## What the task asks
Pull every line holding the word "pointer" from the data below and copy it.

(Excerpts from a dataset)

$ cat src/rtl/lab5_2_rr_mux_arbiter_if.sv
// Shared-channel bundle between four producers, the round-robin arbiter and one consumer.
// The master modport is the arbiter's view; slave is the producer/consumer side.
interface lab5_2_rr_mux_arbiter_if #(
  parameter int WIDTH = 8
);
  logic [WIDTH-1:0] in0;
  logic [WIDTH-1:0] in1;
  logic [WIDTH-1:0] in2;
  logic [WIDTH-1:0] in3;
  logic [3:0]       req;
  logic [3:0]       ack;
  logic [WIDTH-1:0] out;
  logic             out_valid;
  logic             out_ready;
  logic [1:0]       sel;
  logic             busy;

  modport master (
    input  in0, in1, in2, in3, req, out_ready,
    output ack, out, out_valid, sel, busy
  );

  modport slave (
    output in0, in1, in2, in3, req, out_ready,
    input  ack, out, out_valid, sel, busy
  );
endinterface

$ cat src/rtl/lab5_2_rr_mux_arbiter.sv
// Round-robin arbiter steering one of four requesters onto a shared channel,
// holding each grant for up to MAX_BURST beats or until the requester withdraws.
module lab5_2_rr_mux_arbiter #(
  parameter int WIDTH     = 8,
  parameter int MAX_BURST = 4
) (
  input logic                     clk,
  input logic                     rst_n,
  lab5_2_rr_mux_arbiter_if.master bus
);

  localparam int CNT_W = (MAX_BURST > 1) ? $clog2(MAX_BURST) : 1;
  localparam logic [CNT_W-1:0] LAST_BEAT = CNT_W'(MAX_BURST - 1);

  typedef enum logic {
    IDLE  = 1'b0,
    GRANT = 1'b1
  } state_t;

  state_t           state_q, state_d;
  logic [1:0]       sel_q, sel_d;
  logic [1:0]       ptr_q, ptr_d;
  logic [CNT_W-1:0] beat_cnt_q, beat_cnt_d;

  logic [WIDTH-1:0] mux_data;
  logic             out_valid;
  logic             xfer;
  logic             release_grant;

  // Scan downwards so the candidate closest to the priority pointer is written last and wins.
  function automatic logic [1:0] pick(input logic [3:0] r, input logic [1:0] p);
    logic [1:0] idx;
    pick = p;
    for (int k = 3; k >= 0; k--) begin
      idx = p + 2'(k);
      if (r[idx]) pick = idx;
    end
  endfunction

  always_comb begin
    mux_data = '0;
    case (sel_q)
      2'd0:    mux_data = bus.in0;
      2'd1:    mux_data = bus.in1;
      2'd2:    mux_data = bus.in2;
      2'd3:    mux_data = bus.in3;
      default: mux_data = '0;
    endcase
  end

  // On release the pointer moves past the current owner before re-arbitrating, so it ranks last.
  always_comb begin
    state_d       = state_q;
    sel_d         = sel_q;
    ptr_d         = ptr_q;
    beat_cnt_d    = beat_cnt_q;
    out_valid     = 1'b0;
    xfer          = 1'b0;
    release_grant = 1'b0;
    case (state_q)
      IDLE: begin
        if (|bus.req) begin
          state_d    = GRANT;
          sel_d      = pick(bus.req, ptr_q);
          beat_cnt_d = '0;
        end
      end
      GRANT: begin
        out_valid = bus.req[sel_q];
        xfer      = out_valid & bus.out_ready;
        if (xfer) beat_cnt_d = beat_cnt_q + CNT_W'(1);
        release_grant = (xfer && (beat_cnt_q == LAST_BEAT)) || !out_valid;
        if (release_grant) begin
          ptr_d = sel_q + 2'd1;
          if (|bus.req) begin
            sel_d      = pick(bus.req, sel_q + 2'd1);
            beat_cnt_d = '0;
          end else begin
            state_d = IDLE;
          end
        end
      end
      default: state_d = IDLE;
    endcase
  end

  always_ff @(posedge clk or negedge rst_n) begin
    if (!rst_n) begin
      state_q    <= IDLE;
      sel_q      <= 2'd0;
      ptr_q      <= 2'd0;
      beat_cnt_q <= '0;
    end else begin
      state_q    <= state_d;
      sel_q      <= sel_d;
      ptr_q      <= ptr_d;
      beat_cnt_q <= beat_cnt_d;
    end
  end

  assign bus.out_valid = out_valid;
  assign bus.out       = out_valid ? mux_data : '0;
  assign bus.ack       = xfer ? (4'b0001 << sel_q) : 4'b0000;
  assign bus.sel       = sel_q;
  assign bus.busy      = (state_q == GRANT);

endmodule
$ cat src/flat_wrapper.sv
// flat-port wrapper written by rule: the top's interface ports become plain ports
module lab5_2_rr_mux_arbiter_flat 
#(
  parameter int WIDTH     = 8,
  parameter int MAX_BURST = 4
)
  (clk, rst_n, bus_in0, bus_in1, bus_in2, bus_in3, bus_req, bus_out_ready, bus_ack, bus_out, bus_out_valid, bus_sel, bus_busy);
  lab5_2_rr_mux_arbiter_if #(.WIDTH(WIDTH)) bus_i ();
  input logic clk;
  input logic rst_n;
  input wire logic [$bits(bus_i.in0)-1:0] bus_in0;
  input wire logic [$bits(bus_i.in1)-1:0] bus_in1;
  input wire logic [$bits(bus_i.in2)-1:0] bus_in2;
  input wire logic [$bits(bus_i.in3)-1:0] bus_in3;
  input wire logic [$bits(bus_i.req)-1:0] bus_req;
  input wire logic [$bits(bus_i.out_ready)-1:0] bus_out_ready;
  output wire logic [$bits(bus_i.ack)-1:0] bus_ack;
  output wire logic [$bits(bus_i.out)-1:0] bus_out;
  output wire logic [$bits(bus_i.out_valid)-1:0] bus_out_valid;
  output wire logic [$bits(bus_i.sel)-1:0] bus_sel;
  output wire logic [$bits(bus_i.busy)-1:0] bus_busy;
  assign bus_i.in0 = bus_in0;
  assign bus_i.in1 = bus_in1;
  assign bus_i.in2 = bus_in2;
  assign bus_i.in3 = bus_in3;
  assign bus_i.req = bus_req;
  assign bus_i.out_ready = bus_out_ready;
  assign bus_ack = bus_i.ack;
  assign bus_out = bus_i.out;
  assign bus_out_valid = bus_i.out_valid;
  assign bus_sel = bus_i.sel;
  assign bus_busy = bus_i.busy;
  lab5_2_rr_mux_arbiter #(.WIDTH(WIDTH), .MAX_BURST(MAX_BURST)) u_core (.clk(clk), .rst_n(rst_n), .bus(bus_i));
endmodule
$ cat config.mk
export PLATFORM = sky130hd
export DESIGN_NAME = lab5_2_rr_mux_arbiter_flat
export DESIGN_NICKNAME = d
export VERILOG_FILES = /design/src/rtl/lab5_2_rr_mux_arbiter_if.sv /design/src/rtl/lab5_2_rr_mux_arbiter.sv /design/src/flat_wrapper.sv
export SDC_FILE = /design/constraint.sdc
export NUM_CORES = 1
export LEC_CHECK = 0
export CORE_UTILIZATION = 38
export CTS_BUF_LIST = sky130_fd_sc_hd__clkbuf_4
export CTS_CLUSTER_SIZE = 12
export DETAILED_ROUTE_END_ITERATION = 10
export PLACE_DENSITY = 0.82
export SYNTH_ARGS = -nofsm -noshare
export SYNTH_HDL_FRONTEND = slang
export SYNTH_SLANG_ARGS = --single-unit
$ cat constraint.sdc
create_clock -name clk -period 2.8 [get_ports clk]
set_clock_uncertainty 0.2 [all_clocks]
set_input_delay 0.42 -clock clk [delete_from_list [all_inputs] [get_ports clk]]
set_output_delay 0.42 -clock clk [all_outputs]
set_load 0.01 [all_outputs]
### Word level (Yosys, flattened, before mapping)

Index checks and enable logic that the tools add are counted.

| operators by class | value |
|---|---|
| multiplexer cells | 43 |
| bitwise logic cells | 2 |
| shift operators | 1 |
| magnitude comparators | 9 |
| reduce and logical (&&, ||, !) cells | 7 |
| equality and inequality tests | 7 |
| $add $sub $neg | 8 |

Operators with widths:

| operator | count |
|---|---|
| 8-bit one-hot mux with 4 select lines | 1 |
| 2-bit 2-to-1 mux | 15 |
| 2-bit by 3-bit less-than comparator with 1-bit output (second input constant) | 9 |
| 1-bit binary-select mux with 2-bit select | 9 |
| 1-bit 2-to-1 mux | 13 |
| 2-bit by 1-bit adder with 2-bit output (second input constant) | 4 |
| 2-bit adder (second input constant) | 4 |
| 8-bit 2-to-1 mux | 1 |
| 2-bit one-hot mux with 2 select lines | 2 |
| 2-bit == test (second input constant) | 3 |
| 4-bit 2-to-1 mux | 1 |
| 2-bit != test (second input constant) | 2 |
| 4-bit OR reduction | 1 |
| 1-bit by 2-bit left shift with 4-bit output (first input constant) | 1 |
| 3-bit AND reduction | 1 |
| 2-bit by 1-bit == test with 1-bit output (second input constant) | 1 |
| 2-bit logical NOT | 1 |
| 2-bit by 1-bit != test with 1-bit output (second input constant) | 1 |
| 1-bit one-hot mux with 2 select lines | 1 |
| 2-bit AND reduction | 1 |
| 1-bit AND | 1 |
| 1-bit logical AND | 1 |
| 1-bit logical NOT | 1 |
| 1-bit logical OR | 1 |
| 1-bit inverter | 1 |

| word-level totals | value |
|---|---|
| output and inout bits | 16 |
| bits of input ports | 39 |
| register bits | 7 |
| logic and storage cells | 81 |

### Depth between registers and ports, before layout

| logic depth | value |
|---|---|
| word-level depth | 11 |
| mapped depth | 9 |
| gate-level depth less buffers | 7 |

### Worst setup path after synthesis

OpenSTA, ideal clock, no wires.

| timing | value |
|---|---|
| path type | reg2reg |
| from | reg u_core.sel_q[0] (netlist: u_core.bus.sel[0]) |
| to | reg u_core.sel_q[0] (netlist: u_core.bus.sel[0]) |
| period minus slack after synthesis | 2.429 ns |
| setup time | 0.127 ns |
| stages on the path, launching flop included | 10 |
| setup slack | 0.371 ns |
| required time | 2.473 ns |
| data arrival time | 2.102 ns |
| buffers on the path | 2 |
| path through | dfrtp_1 -> buf_6 -> inv_1 -> ha_1 -> clkbuf_1 -> or4b_1 -> o41a_1 -> o211ai_1 -> a21oi_1 -> o32a_2 |

| on the way | value |
|---|---|
| longest elaborated chain between the ends | 11 |
| elaborated cells between the ends (all ways) | 27 |
| those cells by class | add/sub (4); eq/ne (1); mux (17); bitwise (1); reduce/logical (4) |

RTL lines:

| what | RTL line | text |
|---|---|---|
| from (decl) | lab5_2_rr_mux_arbiter.sv:21 | `logic [1:0] sel_q, sel_d;` |
| from (signal assigned) | lab5_2_rr_mux_arbiter.sv:95 | `sel_q <= sel_d;` |
| 2-bit by 1-bit adder with 2-bit output | lab5_2_rr_mux_arbiter.sv:76 | `sel_d = pick(bus.req, sel_q + 2'd1);` |
| 2-bit adder | lab5_2_rr_mux_arbiter.sv:35 | `idx = p + 2'(k);` |
| 1-bit binary-select mux with 2-bit select | lab5_2_rr_mux_arbiter.sv:36 | `if (r[idx]) pick = idx;` |
| 1-bit 2-to-1 mux (not written as such) | lab5_2_rr_mux_arbiter.sv:36 |  |
| 2-bit 2-to-1 mux (4 in series) | lab5_2_rr_mux_arbiter.sv:36 |  |
| 2-bit 2-to-1 mux | lab5_2_rr_mux_arbiter.sv:75 | `if (\|bus.req) begin` |
| 2-bit 2-to-1 mux | lab5_2_rr_mux_arbiter.sv:73 | `if (release_grant) begin` |
| 2-bit one-hot mux with 2 select lines | lab5_2_rr_mux_arbiter.sv:60 | `case (state_q)` |

Parallel ways exist; a longest one is shown, timed or not. The select of a mux whose other input is x is not followed.
A chain may end at the register's enable or synchronous reset.

### Final worst setup path

| timing | value |
|---|---|
| from | in bus_req[3] |
| to | out bus_out[3] |

| on the way | value |
|---|---|
| longest elaborated chain between the ends | 4 |

RTL lines:

| what | RTL line | text |
|---|---|---|
| from (decl) | flat_wrapper.sv:15 | `input wire logic [$bits(bus_i.req)-1:0] bus_req;` |
| 1-bit binary-select mux with 2-bit select | lab5_2_rr_mux_arbiter.sv:69 | `out_valid = bus.req[sel_q];` |
| 1-bit 2-to-1 mux (not written as such) | lab5_2_rr_mux_arbiter.sv:69 |  |
| 1-bit 2-to-1 mux | lab5_2_rr_mux_arbiter.sv:60 |  |
| 8-bit 2-to-1 mux | lab5_2_rr_mux_arbiter.sv:102 | `assign bus.out = out_valid ? mux_data : '0;` |
| to (decl) | flat_wrapper.sv:18 | `output wire logic [$bits(bus_i.out)-1:0] bus_out;` |

No other way between the ends. The select of a mux whose other input is x is not followed.

==> results by group <==
Status
  • Outcome: completed

Clock network
  • Clock transition at the registers of the reported paths: 60 ps
  • Setup repair bufs after CTS: 0
  • H-tree depth: 1
  • Deepest clock path buffer count: 2
  • Total CTS buffers: 3
  • Root Driver: clkbuf_4
  • Clock Sinks: 7
  • Worst skew pair latency: ~250 ps
  • CTS tree: done

Floorplanning
  • Die X: 50.3 um
  • Core box area: between 2000 and 2500 um^2
  • Starting Density: 0.400
  • Ports: between 50 and 60
  • Die Span Y: between 50 and 60 um
  • Die ar.: between 2000 and 3000 um^2
  • Rows: 17

Synthesis
  • Syn_area_per_cell: about 7.6 um^2
  • Cell taking the most area after synthesis: dfrtp_1
  • Mapped Area: around 900 um^2
  • Share of the synthesized area in the top cell type: 0.198
  • Yosys reg bits: 7
  • Synth cell types: 35
  • Cells after Synth: roughly 120
  • Syn_nets: 161
  • Synth Warn #: 0
  • Leading post-synthesis cells by cell area: dfrtp_1 20%, a222oi_1 9.0%, ha_1 8.5%, nor2_1 7.6%, a21oi_1 6.2%
  • Sequential area share after synthesis: 0.198

Final layout
  • Synth-to-Final Area Change: 71.5%
  • Final nets: roughly 220
  • Multi-input logic area: 632 um^2
  • Layout cells sized above 1: 0.177
  • Sequential cell area: ~180 um^2
  • Non-Filler Cell Area, Final: between 1500 and 2000 um^2
  • Fillcell total: 200
  • N_diodes: 0

Global routing
  • Initial antenna violation count: 0
  • First-pass GRT wire length: 4740 um
  • Global Route Usage Sum: 0.239
  • Remaining global-route overflow: 0
  • Largest net degree at the start of global routing: 17
  • Vias in the first global route: approximately 1100

Power
  • Part of the power in registers: 0.153
  • Clk pwr share: 0.078
  • Internal Power: 0.706 mW
  • Sw Share: 0.459
  • Lkg Pwr: about 0.7 nW
  • Net Sw Power: ~0.60 mW
  • Share of total power in combinational logic: 0.768
  • Power Density: between 800 and 900 nW/um^2
  • Maximum VDD drop: approximately 660 uV

Timing
  • Relative slew slack: 0.762
  • Pin slew with the least headroom to its limit: about 350 ps
  • Final Setup Violations: 0
  • RSZ-0062 raised after global routing: false
  • Tcrit/Tclk final: 0.937
  • Top achievable clock speed: roughly 0.38 GHz
  • Post-layout minimum cycle time: around 2600 ps
  • Fin. Hold Viols: 0
  • Max Slew Vio Count: 0
  • Final worst-path setup slack: approximately 180 ps

Route
  • Final wirelength: 2980 um
  • Post-DR vias/cell: between 5 and 6
  • Final ANT Viol Nets: 0
  • Routed wire per std cell: about 15 um
  • DRT Pass-1 Iters: 4
  • First DRT Iteration DRCs: 57
  • Via count: approximately 1200
  • Post-route DRC: 0

Worst hold path
  • Worst hold path type: in2async

Critical path
  • Startpoint Class: primary input
  • CP max FO: 8
  • Worst Setup End Kind: output port
  • Required @ worst endpoint: ~2200 ps
  • FF-to-FF path depth: 8
  • CP Class: in2out
  • CP arrival: around 2000 ps

Placed design
  • Detailed placement HPWL: around 2200 um
  • Placed Area: between 1000 and 1500 um^2
  • Final GP Congestion: between 1 and 1.5
  • Count of input and output buffers: 54
  • Pre-CTS WS: -37.8 ps

Run
  • Max_cap viols: 0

## Your solution
  // Scan downwards so the candidate closest to the priority pointer is written last and wins.
  // On release the pointer moves past the current owner before re-arbitrating, so it ranks last.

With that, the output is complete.